ACTIVITY » A single figure is required: the number of lines below that contain "buffers".
>>>
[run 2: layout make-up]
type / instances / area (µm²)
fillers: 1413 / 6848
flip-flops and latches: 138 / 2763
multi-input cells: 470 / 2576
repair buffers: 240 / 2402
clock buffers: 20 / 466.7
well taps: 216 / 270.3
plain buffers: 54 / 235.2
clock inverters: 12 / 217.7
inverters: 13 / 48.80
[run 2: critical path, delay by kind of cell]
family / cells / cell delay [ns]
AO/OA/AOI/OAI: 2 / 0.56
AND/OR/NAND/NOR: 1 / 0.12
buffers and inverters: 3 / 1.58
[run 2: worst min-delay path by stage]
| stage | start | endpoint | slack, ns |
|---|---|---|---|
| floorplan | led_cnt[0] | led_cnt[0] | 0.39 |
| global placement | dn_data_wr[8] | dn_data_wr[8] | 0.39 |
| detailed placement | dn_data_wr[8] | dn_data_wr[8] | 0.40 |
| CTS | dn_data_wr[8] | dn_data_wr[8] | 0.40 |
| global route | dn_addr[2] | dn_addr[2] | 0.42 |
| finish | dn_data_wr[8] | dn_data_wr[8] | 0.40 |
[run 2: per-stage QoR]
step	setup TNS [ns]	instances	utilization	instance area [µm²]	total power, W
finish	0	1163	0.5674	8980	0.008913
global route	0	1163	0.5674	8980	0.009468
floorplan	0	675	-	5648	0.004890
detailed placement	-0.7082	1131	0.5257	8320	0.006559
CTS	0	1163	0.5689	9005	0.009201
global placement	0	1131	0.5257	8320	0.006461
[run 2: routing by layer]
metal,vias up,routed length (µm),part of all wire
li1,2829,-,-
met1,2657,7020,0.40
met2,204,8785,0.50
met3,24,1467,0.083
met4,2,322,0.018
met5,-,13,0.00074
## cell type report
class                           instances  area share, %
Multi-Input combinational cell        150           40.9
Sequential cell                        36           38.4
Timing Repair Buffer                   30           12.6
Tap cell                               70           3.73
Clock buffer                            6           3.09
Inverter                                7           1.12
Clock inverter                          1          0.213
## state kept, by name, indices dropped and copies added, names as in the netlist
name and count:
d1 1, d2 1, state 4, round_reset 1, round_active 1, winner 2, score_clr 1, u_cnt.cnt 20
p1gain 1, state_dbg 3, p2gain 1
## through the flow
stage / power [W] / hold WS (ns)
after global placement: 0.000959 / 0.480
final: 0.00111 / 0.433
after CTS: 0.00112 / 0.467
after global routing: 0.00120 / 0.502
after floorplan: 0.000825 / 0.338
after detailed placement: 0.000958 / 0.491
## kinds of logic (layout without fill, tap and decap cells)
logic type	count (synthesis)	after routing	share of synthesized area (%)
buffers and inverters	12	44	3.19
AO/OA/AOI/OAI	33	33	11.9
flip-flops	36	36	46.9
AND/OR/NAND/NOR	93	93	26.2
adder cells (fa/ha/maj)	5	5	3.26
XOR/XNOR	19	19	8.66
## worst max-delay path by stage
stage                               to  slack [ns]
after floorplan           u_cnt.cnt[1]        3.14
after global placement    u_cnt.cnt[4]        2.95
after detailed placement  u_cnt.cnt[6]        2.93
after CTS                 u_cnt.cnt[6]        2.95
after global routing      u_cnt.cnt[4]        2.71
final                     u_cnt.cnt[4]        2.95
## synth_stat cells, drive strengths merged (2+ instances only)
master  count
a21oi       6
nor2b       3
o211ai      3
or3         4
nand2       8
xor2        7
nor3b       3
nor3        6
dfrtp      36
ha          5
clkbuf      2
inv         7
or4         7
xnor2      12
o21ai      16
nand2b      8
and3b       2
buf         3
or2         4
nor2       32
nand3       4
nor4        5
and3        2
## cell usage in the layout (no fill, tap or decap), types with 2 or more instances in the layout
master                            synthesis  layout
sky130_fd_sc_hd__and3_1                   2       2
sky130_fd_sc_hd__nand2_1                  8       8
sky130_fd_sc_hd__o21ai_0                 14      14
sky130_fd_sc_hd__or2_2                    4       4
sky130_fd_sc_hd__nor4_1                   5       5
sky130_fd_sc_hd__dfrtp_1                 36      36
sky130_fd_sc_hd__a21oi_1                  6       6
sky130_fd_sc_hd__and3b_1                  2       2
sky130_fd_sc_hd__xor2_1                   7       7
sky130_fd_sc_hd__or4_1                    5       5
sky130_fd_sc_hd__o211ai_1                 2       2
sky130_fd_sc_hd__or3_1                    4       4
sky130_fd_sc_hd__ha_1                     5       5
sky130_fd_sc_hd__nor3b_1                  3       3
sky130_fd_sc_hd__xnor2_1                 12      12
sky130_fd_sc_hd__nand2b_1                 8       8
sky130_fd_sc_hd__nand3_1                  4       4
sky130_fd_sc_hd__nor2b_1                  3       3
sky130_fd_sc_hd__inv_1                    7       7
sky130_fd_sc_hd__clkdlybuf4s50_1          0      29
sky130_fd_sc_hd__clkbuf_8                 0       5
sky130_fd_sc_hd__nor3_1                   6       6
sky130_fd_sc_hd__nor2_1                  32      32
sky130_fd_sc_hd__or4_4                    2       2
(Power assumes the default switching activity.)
<file path="src/rtl/alu_seq_if.sv">
// Operand/result handshake bundle between the control FSM (master) and alu_seq (slave).
interface alu_seq_if #(
  parameter int WIDTH = 7
);
  logic             in_valid;
  logic             in_ready;
  logic [WIDTH-1:0] a;
  logic [WIDTH-1:0] b;
  logic [1:0]       op;
  logic             out_valid;
  logic             out_ready;
  logic [WIDTH-1:0] res;
  logic             CF;
  logic             GZ;
  logic             ZF;
  logic             busy;

  modport master (
    output in_valid, a, b, op, out_ready,
    input  in_ready, out_valid, res, CF, GZ, ZF, busy
  );

  modport slave (
    input  in_valid, a, b, op, out_ready,
    output in_ready, out_valid, res, CF, GZ, ZF, busy
  );
endinterface

</file>
<file path="src/rtl/alu_seq.sv">
// Sequential ALU: single-cycle ADD/SUB/AND, shift-add MUL over WIDTH cycles,
// registered result and flags held until the consumer accepts them.
module alu_seq #(
  parameter int WIDTH = 7,
  parameter int CNT_W = 5
) (
  input logic      clk,
  input logic      rst,
  alu_seq_if.slave bus
);

  localparam logic [1:0] S_IDLE = 2'd0;
  localparam logic [1:0] S_MUL  = 2'd1;
  localparam logic [1:0] S_DONE = 2'd2;

  localparam logic [1:0] OP_ADD = 2'd0;
  localparam logic [1:0] OP_SUB = 2'd1;
  localparam logic [1:0] OP_MUL = 2'd2;

  logic [1:0]         state;
  logic [WIDTH-1:0]   res_q;
  logic               cf_q;
  logic               gz_q;
  logic               zf_q;
  logic [2*WIDTH-1:0] acc;
  logic [2*WIDTH-1:0] mcand;
  logic [2*WIDTH-1:0] acc_step;
  logic [WIDTH-1:0]   mplier;
  logic [CNT_W-1:0]   cnt;
  logic [WIDTH:0]     sum;
  logic [WIDTH:0]     diff;
  logic [WIDTH-1:0]   new_res;
  logic               new_cf;
  logic               accept;
  logic               mul_last;
  logic               load;

  // One result path feeds the output registers: the single-cycle ops from the
  // live operands at accept, or the finished accumulator on the last MUL step.
  always_comb begin
    sum      = {1'b0, bus.a} + {1'b0, bus.b};
    diff     = {1'b0, bus.a} - {1'b0, bus.b};
    acc_step = mplier[0] ? (acc + mcand) : acc;
    accept   = (state == S_IDLE) && bus.in_valid;
    mul_last = (state == S_MUL) && (cnt == CNT_W'(WIDTH - 1));
    new_res  = bus.a & bus.b;
    new_cf   = 1'b0;
    if (state == S_MUL) begin
      new_res = acc_step[WIDTH-1:0];
      new_cf  = |acc_step[2*WIDTH-1:WIDTH];
    end else begin
      case (bus.op)
        OP_ADD: begin
          new_res = sum[WIDTH-1:0];
          new_cf  = sum[WIDTH];
        end
        OP_SUB: begin
          new_res = diff[WIDTH-1:0];
          new_cf  = diff[WIDTH];
        end
        default: ;
      endcase
    end
    load = (accept && (bus.op != OP_MUL)) || mul_last;
  end

  always_ff @(posedge clk) begin
    if (rst) begin
      state  <= S_IDLE;
      res_q  <= '0;
      cf_q   <= 1'b0;
      gz_q   <= 1'b0;
      zf_q   <= 1'b0;
      acc    <= '0;
      mcand  <= '0;
      mplier <= '0;
      cnt    <= '0;
    end else begin
      if (load) begin
        res_q <= new_res;
        cf_q  <= new_cf;
        zf_q  <= ~|new_res;
        gz_q  <= ~new_res[WIDTH-1] & (|new_res);
      end
      case (state)
        S_IDLE: begin
          if (bus.in_valid) begin
            if (bus.op == OP_MUL) begin
              acc    <= '0;
              cnt    <= '0;
              mcand  <= {{WIDTH{1'b0}}, bus.a};
              mplier <= bus.b;
              state  <= S_MUL;
            end else begin
              state <= S_DONE;
            end
          end
        end
        // Multiplier consumed LSB first; multiplicand shifts up to match.
        S_MUL: begin
          acc    <= acc_step;
          mcand  <= mcand << 1;
          mplier <= mplier >> 1;
          cnt    <= cnt + 1'b1;
          if (mul_last) state <= S_DONE;
        end
        S_DONE: begin
          if (bus.out_ready) state <= S_IDLE;
        end
        default: state <= S_IDLE;
      endcase
    end
  end

  assign bus.in_ready  = (state == S_IDLE);
  assign bus.out_valid = (state == S_DONE);
  assign bus.busy      = (state == S_MUL);
  assign bus.res       = res_q;
  assign bus.CF        = cf_q;
  assign bus.GZ        = gz_q;
  assign bus.ZF        = zf_q;

endmodule

</file>
<file path="src/flat_wrapper.sv">
// flat-port wrapper written by rule: the top's interface ports become plain ports
module alu_seq_flat 
#(
  parameter int WIDTH = 7,
  parameter int CNT_W = 5
)
  (clk, rst, bus_in_valid, bus_a, bus_b, bus_op, bus_out_ready, bus_in_ready, bus_out_valid, bus_res, bus_CF, bus_GZ, bus_ZF, bus_busy);
  alu_seq_if #(.WIDTH(WIDTH)) bus_i ();
  input logic clk;
  input logic rst;
  input wire logic [$bits(bus_i.in_valid)-1:0] bus_in_valid;
  input wire logic [$bits(bus_i.a)-1:0] bus_a;
  input wire logic [$bits(bus_i.b)-1:0] bus_b;
  input wire logic [$bits(bus_i.op)-1:0] bus_op;
  input wire logic [$bits(bus_i.out_ready)-1:0] bus_out_ready;
  output wire logic [$bits(bus_i.in_ready)-1:0] bus_in_ready;
  output wire logic [$bits(bus_i.out_valid)-1:0] bus_out_valid;
  output wire logic [$bits(bus_i.res)-1:0] bus_res;
  output wire logic [$bits(bus_i.CF)-1:0] bus_CF;
  output wire logic [$bits(bus_i.GZ)-1:0] bus_GZ;
  output wire logic [$bits(bus_i.ZF)-1:0] bus_ZF;
  output wire logic [$bits(bus_i.busy)-1:0] bus_busy;
  assign bus_i.in_valid = bus_in_valid;
  assign bus_i.a = bus_a;
  assign bus_i.b = bus_b;
  assign bus_i.op = bus_op;
  assign bus_i.out_ready = bus_out_ready;
  assign bus_in_ready = bus_i.in_ready;
  assign bus_out_valid = bus_i.out_valid;
  assign bus_res = bus_i.res;
  assign bus_CF = bus_i.CF;
  assign bus_GZ = bus_i.GZ;
  assign bus_ZF = bus_i.ZF;
  assign bus_busy = bus_i.busy;
  alu_seq #(.WIDTH(WIDTH), .CNT_W(CNT_W)) u_core (.clk(clk), .rst(rst), .bus(bus_i));
endmodule
</file>
### src/rtl/fetch_decode_queue.sv
// Buffered IF->ID boundary: small FIFO of {PC, instruction, PC+4} with the oldest entry
// presented combinationally to decode (NOP/0/0 when empty). Asserts StallF when full.
// Define FETCH_QUEUE_STATS_EN to add StallCntF (saturating stall-cycle count) and MaxOccD
// (occupancy high-water mark). XLEN must equal cpu_pkg::CpuXlen (entry layout is shared).
module fetch_decode_queue
  import cpu_pkg::*;
#(
  parameter int unsigned DEPTH = 2,
  parameter int unsigned XLEN  = 32
) (
  input  logic                     CLK,
  input  logic                     RESET_N,
  input  logic                     ValidF,
  input  logic [XLEN-1:0]          PCF,
  input  logic [31:0]              InstrF,
  input  logic [XLEN-1:0]          PCPlus4F,
  input  logic                     StallD,
  input  logic                     FlushD,
  output logic                     StallF,
  output logic                     ValidD,
  output logic [31:0]              InstrD,
  output logic [XLEN-1:0]          PCD,
  output logic [XLEN-1:0]          PCPlus4D
`ifdef FETCH_QUEUE_STATS_EN
  ,
  output logic [31:0]              StallCntF,
  output logic [$clog2(DEPTH):0]   MaxOccD
`endif
);

  localparam int unsigned AW = $clog2(DEPTH);

  fetch_entry_t  mem [DEPTH];
  fetch_entry_t  head;
  logic          push;
  logic [AW-1:0] rd_ptr;
  logic [AW-1:0] wr_ptr;
`ifdef FETCH_QUEUE_STATS_EN
  logic [AW:0]   count;
`endif

  fdq_ptr_ctrl #(
    .DEPTH (DEPTH)
  ) u_ptr_ctrl (
    .clk     (CLK),
    .rst_n   (RESET_N),
    .valid_f (ValidF),
    .stall_d (StallD),
    .flush_d (FlushD),
    .push    (push),
    .stall_f (StallF),
    .valid_d (ValidD),
    .rd_ptr  (rd_ptr),
    .wr_ptr  (wr_ptr)
`ifdef FETCH_QUEUE_STATS_EN
    ,
    .count   (count)
`endif
  );

  // Entry storage; contents are don't-care out of reset since ValidD gates them.
  always_ff @(posedge CLK) begin
    if (push) begin
      mem[wr_ptr] <= '{pc: PCF, instr: InstrF, pc_plus4: PCPlus4F};
    end
  end

  // Head mux: oldest entry, or a NOP bubble when empty.
  always_comb begin
    head = mem[rd_ptr];
    if (ValidD) begin
      InstrD   = head.instr;
      PCD      = head.pc;
      PCPlus4D = head.pc_plus4;
    end else begin
      InstrD   = NOP_INSTR;
      PCD      = '0;
      PCPlus4D = '0;
    end
  end

`ifdef FETCH_QUEUE_STATS_EN
  logic [31:0] stall_cnt_q;
  logic [AW:0] max_occ_q;

  // Saturating stall counter and occupancy high-water register.
  always_ff @(posedge CLK or negedge RESET_N) begin
    if (!RESET_N) begin
      stall_cnt_q <= '0;
      max_occ_q   <= '0;
    end else begin
      if (StallF && (stall_cnt_q != '1)) stall_cnt_q <= stall_cnt_q + 1'b1;
      if (count > max_occ_q)             max_occ_q   <= count;
    end
  end

  // High-water reflects the current occupancy immediately, not one cycle late.
  always_comb begin
    StallCntF = stall_cnt_q;
    MaxOccD   = (count > max_occ_q) ? count : max_occ_q;
  end
`endif

endmodule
<<<
FINISHED EXERCISE » 5